-- SUPPLIED INFORMATION follows --

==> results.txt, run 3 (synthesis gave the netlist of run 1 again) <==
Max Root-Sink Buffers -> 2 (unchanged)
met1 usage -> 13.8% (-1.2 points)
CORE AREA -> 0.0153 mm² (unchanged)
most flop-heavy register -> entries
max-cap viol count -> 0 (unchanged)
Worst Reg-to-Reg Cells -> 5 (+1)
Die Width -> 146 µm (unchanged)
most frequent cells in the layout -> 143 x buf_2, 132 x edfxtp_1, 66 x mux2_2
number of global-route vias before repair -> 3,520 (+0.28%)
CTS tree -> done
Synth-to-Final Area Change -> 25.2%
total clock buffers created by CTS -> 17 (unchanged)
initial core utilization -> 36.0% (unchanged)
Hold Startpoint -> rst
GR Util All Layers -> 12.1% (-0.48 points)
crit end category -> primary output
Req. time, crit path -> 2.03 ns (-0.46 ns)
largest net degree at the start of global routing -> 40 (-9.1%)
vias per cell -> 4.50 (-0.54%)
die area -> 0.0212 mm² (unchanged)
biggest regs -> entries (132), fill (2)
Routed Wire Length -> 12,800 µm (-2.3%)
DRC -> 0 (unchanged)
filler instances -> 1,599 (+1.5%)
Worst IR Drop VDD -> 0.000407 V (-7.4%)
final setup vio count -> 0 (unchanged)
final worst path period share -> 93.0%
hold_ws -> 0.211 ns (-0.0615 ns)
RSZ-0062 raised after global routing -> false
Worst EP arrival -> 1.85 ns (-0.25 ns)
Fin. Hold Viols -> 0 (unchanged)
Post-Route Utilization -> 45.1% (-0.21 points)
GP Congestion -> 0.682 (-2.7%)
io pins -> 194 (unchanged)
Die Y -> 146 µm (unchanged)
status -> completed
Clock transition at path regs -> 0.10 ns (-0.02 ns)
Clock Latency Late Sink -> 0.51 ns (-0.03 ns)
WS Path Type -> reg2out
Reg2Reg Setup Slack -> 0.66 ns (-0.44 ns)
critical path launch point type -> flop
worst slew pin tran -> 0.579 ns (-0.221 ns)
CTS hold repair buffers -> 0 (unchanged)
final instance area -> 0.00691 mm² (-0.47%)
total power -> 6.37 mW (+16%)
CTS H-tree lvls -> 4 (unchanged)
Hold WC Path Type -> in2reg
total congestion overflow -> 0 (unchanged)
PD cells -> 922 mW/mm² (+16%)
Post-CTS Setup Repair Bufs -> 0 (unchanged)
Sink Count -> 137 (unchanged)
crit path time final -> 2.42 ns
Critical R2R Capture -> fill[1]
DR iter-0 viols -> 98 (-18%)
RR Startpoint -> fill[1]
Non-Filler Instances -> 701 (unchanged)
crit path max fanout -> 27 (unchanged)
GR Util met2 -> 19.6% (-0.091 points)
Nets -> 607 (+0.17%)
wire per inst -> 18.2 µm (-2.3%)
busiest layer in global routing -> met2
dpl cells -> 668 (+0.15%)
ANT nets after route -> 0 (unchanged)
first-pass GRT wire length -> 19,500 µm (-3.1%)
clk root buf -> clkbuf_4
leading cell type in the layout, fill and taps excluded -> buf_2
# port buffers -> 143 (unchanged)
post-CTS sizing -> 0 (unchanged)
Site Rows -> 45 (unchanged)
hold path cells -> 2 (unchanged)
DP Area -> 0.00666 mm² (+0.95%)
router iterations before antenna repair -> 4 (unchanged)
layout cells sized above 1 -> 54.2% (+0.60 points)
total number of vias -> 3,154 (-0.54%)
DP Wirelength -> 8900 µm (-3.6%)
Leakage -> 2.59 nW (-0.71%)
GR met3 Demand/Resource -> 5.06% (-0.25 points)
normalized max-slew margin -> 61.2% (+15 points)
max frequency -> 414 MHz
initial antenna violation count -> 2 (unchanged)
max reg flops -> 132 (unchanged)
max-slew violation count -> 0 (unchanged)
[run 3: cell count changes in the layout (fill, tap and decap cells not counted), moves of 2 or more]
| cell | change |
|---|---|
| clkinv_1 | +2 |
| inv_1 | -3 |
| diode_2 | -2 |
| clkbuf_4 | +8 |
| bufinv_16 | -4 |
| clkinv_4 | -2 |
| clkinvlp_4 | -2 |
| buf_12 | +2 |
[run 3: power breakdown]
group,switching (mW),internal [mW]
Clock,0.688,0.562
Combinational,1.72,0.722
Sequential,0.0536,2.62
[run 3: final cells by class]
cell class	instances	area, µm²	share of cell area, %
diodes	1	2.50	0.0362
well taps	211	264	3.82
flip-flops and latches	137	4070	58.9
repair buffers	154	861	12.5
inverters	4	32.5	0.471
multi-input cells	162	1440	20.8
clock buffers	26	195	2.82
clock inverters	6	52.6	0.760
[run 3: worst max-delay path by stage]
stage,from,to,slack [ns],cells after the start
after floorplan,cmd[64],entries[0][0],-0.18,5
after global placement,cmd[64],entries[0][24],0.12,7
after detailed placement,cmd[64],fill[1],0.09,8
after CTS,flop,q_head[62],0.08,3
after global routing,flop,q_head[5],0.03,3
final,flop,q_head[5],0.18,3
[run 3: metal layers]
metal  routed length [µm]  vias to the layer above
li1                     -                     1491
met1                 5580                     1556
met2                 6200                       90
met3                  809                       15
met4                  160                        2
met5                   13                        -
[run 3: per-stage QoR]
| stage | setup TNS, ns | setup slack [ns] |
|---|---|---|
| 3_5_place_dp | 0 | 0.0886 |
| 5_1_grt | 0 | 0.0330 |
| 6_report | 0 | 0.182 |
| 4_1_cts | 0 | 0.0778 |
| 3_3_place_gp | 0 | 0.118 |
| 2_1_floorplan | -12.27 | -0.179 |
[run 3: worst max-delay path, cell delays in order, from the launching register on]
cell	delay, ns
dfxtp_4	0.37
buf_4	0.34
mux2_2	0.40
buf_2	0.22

-- SUPPLIED INFORMATION concluded --

• WHAT NEEDS TO BE DONE: Take the lines above from the one containing "# port buffers -> 143 (unchanged)" to the one containing "layout cells sized" and retype them exactly, both ends included, with nothing added.

• REPLY TO THE EXERCISE:
# port buffers -> 143 (unchanged)
post-CTS sizing -> 0 (unchanged)
Site Rows -> 45 (unchanged)
hold path cells -> 2 (unchanged)
DP Area -> 0.00666 mm² (+0.95%)
router iterations before antenna repair -> 4 (unchanged)
layout cells sized above 1 -> 54.2% (+0.60 points)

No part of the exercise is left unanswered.